* [PROBLEM REQUIREMENTS] Below are the records. Retype exactly the lines between the lines holding "grt_use_total_pct: 20.0" and "[per-layer routing]", inclusive.

Stored items
File: design/flow/run.sh
#!/bin/bash
# OpenROAD 26Q1-2900-gdf79404cd8, Yosys 0.63+post, stock flow scripts
make -C /OpenROAD-flow-scripts/flow DESIGN_CONFIG=/design/flow/config.mk WORK_HOME=/design/flow/orfs finish
File: design/flow/config.mk
export PLATFORM = sky130hd
export DESIGN_NAME = systolic_pe
export DESIGN_NICKNAME = systolic_pe
export VERILOG_FILES = /design/flow/design.v
export SDC_FILE = /design/flow/constraint.sdc
export NUM_CORES = 4
export LEC_CHECK = 1
export CORE_UTILIZATION = 40
File: design/flow/constraint.sdc
current_design systolic_pe

set clk_period 11.6
set clk_io_pct 0.2

create_clock -name clk0 -period $clk_period [get_ports {clk_i}]

set non_clock_inputs [all_inputs -no_clocks]
set_input_delay [expr $clk_period * $clk_io_pct] -clock clk0 $non_clock_inputs
set_output_delay [expr $clk_period * $clk_io_pct] -clock clk0 [all_outputs]
File: design/flow/design.v
module systolic_pe #(
    parameter int unsigned DATA_WIDTH = 8,     
    parameter int unsigned ACC_WIDTH  = 32,    
    parameter int unsigned PE_ID      = 0      
) (
    input  logic                        clk_i,
    input  logic                        rst_ni,
    input  logic [DATA_WIDTH-1:0]       weight_i,         
    input  logic [DATA_WIDTH-1:0]       activation_i,     
    input  logic [ACC_WIDTH-1:0]        partial_sum_i,    
    output logic [DATA_WIDTH-1:0]       weight_o,         
    output logic [DATA_WIDTH-1:0]       activation_o,     
    output logic [ACC_WIDTH-1:0]        partial_sum_o,    
    input  logic                        weight_load_i,    
    input  logic                        accumulate_en_i,  
    input  logic                        clear_acc_i       
);
  logic [DATA_WIDTH-1:0] weight_reg_q, weight_reg_d;
  logic [ACC_WIDTH-1:0]  accumulator_q, accumulator_d;
  logic [2*DATA_WIDTH-1:0] product;
  assign product = $signed(weight_reg_q) * $signed(activation_i);
  always_comb begin
    accumulator_d = accumulator_q;
    if (!rst_ni || clear_acc_i) begin
      accumulator_d = '0;
    end else if (accumulate_en_i) begin
      accumulator_d = accumulator_q + $signed(product) + $signed(partial_sum_i);
    end
  end
  always_comb begin
    weight_reg_d = weight_reg_q;
    if (weight_load_i) begin
      weight_reg_d = weight_i;   
    end
  end
  assign weight_o = weight_i;            
  assign activation_o = activation_i;    
  assign partial_sum_o = accumulator_q;  
  always_ff @(posedge clk_i or negedge rst_ni) begin
    if (!rst_ni) begin
      weight_reg_q <= '0;
      accumulator_q <= '0;
    end else begin
      weight_reg_q <= weight_reg_d;
      accumulator_q <= accumulator_d;
    end
  end
endmodule
==> metrics.yaml <==
critical_path:
  critical_path_class: "in2reg"
  setup.worst_path.end: "accumulator_q[31]"
  path_depth: 26
  crit_path_max_fanout: 10
  crit_start: "activation_i[7]"
  worstSetupEndpointType: "flip-flop"
  timing.rr.start: "weight_reg_q[0]"
  critPathTopFamily: "adder cells"
  timing.reg2reg.setup_slack_ps: 4340
  max_stage_delay_ps: 690
  cp.required_ps: 11770
  worst_reg2reg_endpoint: "accumulator_q[31]"
  worst-path-buf-inv: 4
  cp_startpoint_kind: "primary input"
  worst_ep_arrival_time_ps: 9580
  crit_path_frequent_cell: "sky130_fd_sc_hd__fa_1"
  slowest_stage: "sky130_fd_sc_hd__clkdlybuf4s50_1"
  ff2ff_path_depth: 25
worst_hold_path:
  min_from: "accumulator_q[22]"
  type_of_the_worst_min_delay_path: "reg2reg"
synthesis:
  syn_area_per_cell_um2: 8.90
  cell_types_with_the_largest_area_share_after_synthesis: "sky130_fd_sc_hd__fa_1 22%, sky130_fd_sc_hd__dfrtp_1 16%, sky130_fd_sc_hd__ha_1 14%, sky130_fd_sc_hd__inv_1 7.8%, sky130_fd_sc_hd__and2_1 4.6%"
  synth_dominant_cell_count: "sky130_fd_sc_hd__inv_1"
  syn_inst: 723
  synth.mux.area_fraction_pct: 5.02
  synth-simple-area-share_pct: 14.5
  synth.cell_area_mm2: 0.00644
  synth_area_leader: "sky130_fd_sc_hd__fa_1"
  ys_warn_count: 1
  yosysChipArea_mm2: 0.00644
  async_reset_ff_share_pct: 100
  synth_largest_type_area_fraction_pct: 22.4
  topCombFamilyByArea: "adder cells"
  synth.ff_latch_count: 40
  synth_top_flop_cell: "sky130_fd_sc_hd__dfrtp_1"
  ys_sh_xor_pct: 5.03
  ys_top_cells_by_count: "134 x sky130_fd_sc_hd__inv_1, 74 x sky130_fd_sc_hd__ha_1, 72 x sky130_fd_sc_hd__fa_1"
  synth.cellmix.adderShare_pct: 36.8
  ys_cells: 723
  share_of_synthesized_cell_area_in_and_or_and_or_and_compound_cells_pct: 12.5
  synth.lib_cells_used.distinct: 52
  edf_count: 0
  synth.yosys.seq_area_share_pct: 15.6
drt:
  first_pass_detailed_route_iteration_total: 15
  route.detailed.vias_per_inst: 4.95
  ant_nets: 0
  antennaDiodeCount: 0
  via_count: 5047
  detail_route.wirelength_um: 14500
  detail_route.wl_per_cell_um: 14.2
  drt_iter0_drc: 169
  remaining_drc_errors: 0
floorplanning:
  floorplan.die.height_um: 129
  rows: 46
  die_width_um: 129
  floorplan.io_pins: 101
  dieArea_mm2: 0.0166
  floorplan.initialDensity_pct: 40.8
  core_area_mm2: 0.0158
sta:
  worst_slew_pin_slew_ps: 583
  max_freq_mhz: 106
  maxSlewHeadroom_pct: 61.1
  rsz0062_at_grt: "no"
  setup_viol_count_final: 0
  min_period_ps: 9410
  final_hold_viol_count: 0
  totalNegativeSetupSlack_ps: 0
  fin_crit_sh_pct: 81.1
  finClkSkew_ps: 3.32
  final_max_slew_viols: 0
cts:
  htree_levels: 2
  clk_root_buffer_cell: "sky130_fd_sc_hd__clkbuf_16"
  tritoncts: "built"
  post_cts_hold_buffers: 0
  worst_setup_hold_path_clk_slew_ps: 60
  worstSkewPairLatency_ps: 290
  cts_post_setup_buffers_inserted: 0
  tritoncts.num_buffers: 5
  cts_max_path_buffers: 2
  clock_sink_count: 40
  cts-resized-gates: 0
place:
  numPortBuffers: 100
  dp.final_hpwl_um: 11800
  place_congestion: 0.887
  placedInstanceArea_mm2: 0.00755
global_route:
  grt_start_max_net_pins: 43
  global_route_wire_length_before_repair_um: 25400
  first_global_vias: 5276
  grt-ovfl-total: 0
  grt_antenna_before_repair: 0
  grt_use_total_pct: 20.0
finish:
  finish.instance_area_mm2: 0.00768
  syn2layout_area_growth_pct: 19.4
  drive_above_1_share_pct: 3.49
job:
  number_of_openroad_warnings: 25
  max-cap-violations: 0
status:
  status: "complete, no violations"
[kinds of logic after synthesis]
kind of cell,Yosys count
fa+ha+maj,146
buf+inv,165
xor+xnor,37
simple gates,183
mux,31
flops,40
compound gates,121
[flip-flops by register name, indices dropped and copies added, names as in the netlist]
name / flops
accumulator_q: 32
weight_reg_q: 8
[area by class of cell]
type / count / area [um^2]
Fill cell: 1507 / 8090
Multi-Input combinational cell: 518 / 4760
Timing Repair Buffer: 104 / 1020
Sequential cell: 40 / 1000
Inverter: 134 / 503
Tap cell: 216 / 270
Clock buffer: 6 / 129
Clock inverter: 1 / 5.00
[per-layer routing]
metal | track usage (%) | vias to the layer above | part of all wire [%]
li1 | - | 2510 | -
met1 | 31.1 | 2414 | 50
met2 | 31.3 | 118 | 44
met3 | 4.02 | 5 | 5.1
met4 | 1.18 | 0 | 0.70
met5 | 0 | - | 0
[worst min-delay path by stage]
stage | cells past startpoint | slack (ps) | endpoint
after CTS | 1 | 560 | accumulator_q[26]
after global routing | 1 | 570 | accumulator_q[26]
final | 1 | 550 | accumulator_q[22]
[stage by stage]
stage                     setup WS [ps]  util, %  hold slack (ps)  instances
after global placement             1970     47.9              525       1012
after floorplan                    2980        -              479        723
after CTS                          2160     48.7              556       1019
after global routing               1580     48.7              573       1019
after detailed placement           1900     47.9              542       1012
final                              2190     48.7              554       1019
[cells in the final DEF, fill, tap and decap left out, types with 3 or more instances in the layout]
master	netlist	layout
sky130_fd_sc_hd__o211ai_1	3	3
sky130_fd_sc_hd__o21bai_1	6	6
sky130_fd_sc_hd__nand3_1	18	18
sky130_fd_sc_hd__fa_1	72	72
sky130_fd_sc_hd__and2_1	47	47
sky130_fd_sc_hd__mux2i_1	21	21
sky130_fd_sc_hd__buf_4	16	4
sky130_fd_sc_hd__nand2b_1	6	6
sky130_fd_sc_hd__clkdlybuf4s50_1	0	98
sky130_fd_sc_hd__mux2_2	9	9
sky130_fd_sc_hd__ha_1	74	74
sky130_fd_sc_hd__o21ai_1	5	5
sky130_fd_sc_hd__a211oi_1	10	10
sky130_fd_sc_hd__a31oi_1	3	3
sky130_fd_sc_hd__nand2_1	31	31
sky130_fd_sc_hd__o21a_1	9	9
sky130_fd_sc_hd__and3_1	4	4
sky130_fd_sc_hd__dfrtp_1	40	40
sky130_fd_sc_hd__a2111oi_0	3	3
sky130_fd_sc_hd__inv_1	134	134
sky130_fd_sc_hd__a21o_1	13	13
sky130_fd_sc_hd__o21ai_0	12	12
sky130_fd_sc_hd__nor2b_1	13	13
sky130_fd_sc_hd__a21oi_1	38	38
sky130_fd_sc_hd__nor3_1	9	9
sky130_fd_sc_hd__xor2_1	8	8
sky130_fd_sc_hd__nor2_1	42	42
sky130_fd_sc_hd__xnor2_1	29	29
sky130_fd_sc_hd__clkbuf_16	0	5
sky130_fd_sc_hd__nand4_1	5	5
sky130_fd_sc_hd__a31o_2	3	3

* [TASK SOLUTION]
  grt_use_total_pct: 20.0
finish:
  finish.instance_area_mm2: 0.00768
  syn2layout_area_growth_pct: 19.4
  drive_above_1_share_pct: 3.49
job:
  number_of_openroad_warnings: 25
  max-cap-violations: 0
status:
  status: "complete, no violations"
[kinds of logic after synthesis]
kind of cell,Yosys count
fa+ha+maj,146
buf+inv,165
xor+xnor,37
simple gates,183
mux,31
flops,40
compound gates,121
[flip-flops by register name, indices dropped and copies added, names as in the netlist]
name / flops
accumulator_q: 32
weight_reg_q: 8
[area by class of cell]
type / count / area [um^2]
Fill cell: 1507 / 8090
Multi-Input combinational cell: 518 / 4760
Timing Repair Buffer: 104 / 1020
Sequential cell: 40 / 1000
Inverter: 134 / 503
Tap cell: 216 / 270
Clock buffer: 6 / 129
Clock inverter: 1 / 5.00
[per-layer routing]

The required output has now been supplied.